I was experimenting on numpy with multiprocessing in python I've read numerous tutorials and stackoverflow answers. I wrote a code :
from multiprocessing import Process, Array
import numpy as np
def main():
im_arr = np.array([[1,2,3],[4,6,7]])
print('Array in main before process:',im_arr)
shape = im_arr.shape
size = im_arr.size
im_arr.shape = size
arr = Array('B', im_arr)
p = Process(target=fun, args=(arr,shape))
p.start()
p.join()
arr = np.frombuffer(arr.get_obj(), dtype=np.uint8)
arr.shape = shape
print('Array in main after process:',arr)
def fun(a, shape):
a = np.frombuffer(a.get_obj(), dtype=np.uint8)
a.shape = shape
a[0][0] = 10
a = np.array([[0,0,0],[0,0,0]])
a[0][0] = 5
print('Array inside function:',a)
a.shape = shape[0]*shape[1]
if __name__ == '__main__':
main()
What i hoped to do was to share a numpy array and to edit the array in another process while the change can also be observed in main program.

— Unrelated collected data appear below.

module datapath(clk,readnum,vsel,loada,loadb,shift,asel,bsel,ALUop,loadc,loads,writenum,write,mdata,PC,sximm5,sximm8,Z_out,datapath_out);
  input clk;
  input [2:0] readnum, writenum;
  input [1:0] ALUop, shift;
  input write, loada, loadb, asel, bsel, loadc, loads;
  input [1:0] vsel;
  input [15:0] sximm5, sximm8, mdata;
  input [7:0] PC;
  output [15:0] datapath_out;
  output [2:0] Z_out;
  wire [15:0] data_out;
  wire [15:0] out;
  wire [15:0] sout;
  wire Z;
  wire [15:0] in;
  wire [15:0] in_loadA;
  wire [15:0] datapath_out;
  wire [2:0] Z_out;
  reg [15:0] data_in;
  reg [15:0] Ain;
  reg [15:0] Bin;
  reg [2:0] status_in;
  regfile REGFILE(.data_in(data_in),.writenum(writenum),.write(write),.readnum(readnum),.clk(clk),.data_out(data_out));
  ALU U2(.Ain(Ain),.Bin(Bin),.ALUop(ALUop),.out(out),.Z(Z));
  shifter U1(.in(in),.shift(shift),.sout(sout));
  always@(*)begin   
    case(vsel)
      2'b00: data_in = datapath_out;
      2'b01: data_in = {8'b0, PC};
      2'b10: data_in = sximm8;
      2'b11: data_in = mdata;
      default: data_in = 16'b0;
    endcase
  end
  always@(*)begin
    if(asel == 1'b1)  
      Ain = 16'b0000000000000000;
    else
      Ain = in_loadA;
  end
  always@(*)begin
    if(bsel == 1'b1)  
      Bin = sximm5;
    else
      Bin = sout;
  end
  always@(*) begin
    status_in[2] = (Ain[15]^Bin[15]) ? 0 : (out[15]^Ain[15]);
    status_in[1] = out[15];
    status_in[0] = Z;
  end
  vDFFE #(16) A(clk, loada, data_out, in_loadA);
  vDFFE #(16) B(clk, loadb, data_out, in);
  vDFFE #(16) C(clk, loadc, out, datapath_out);
  vDFFE #(3) STATUS(clk, loads, status_in, Z_out);
endmodule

But the output i get is as follows
('Array in main before process:', array([[1, 2, 3],
[4, 6, 7]]))
('Array inside function:', array([[5, 0, 0],
[0, 0, 0]]))
('Array in main after process:', array([[10, 2, 3],
[ 4, 6, 7]], dtype=uint8))
it seems like 'a' in the function behaves like a new independent object after the numpy array is saved to it.
Please correct what i'm doing wrong.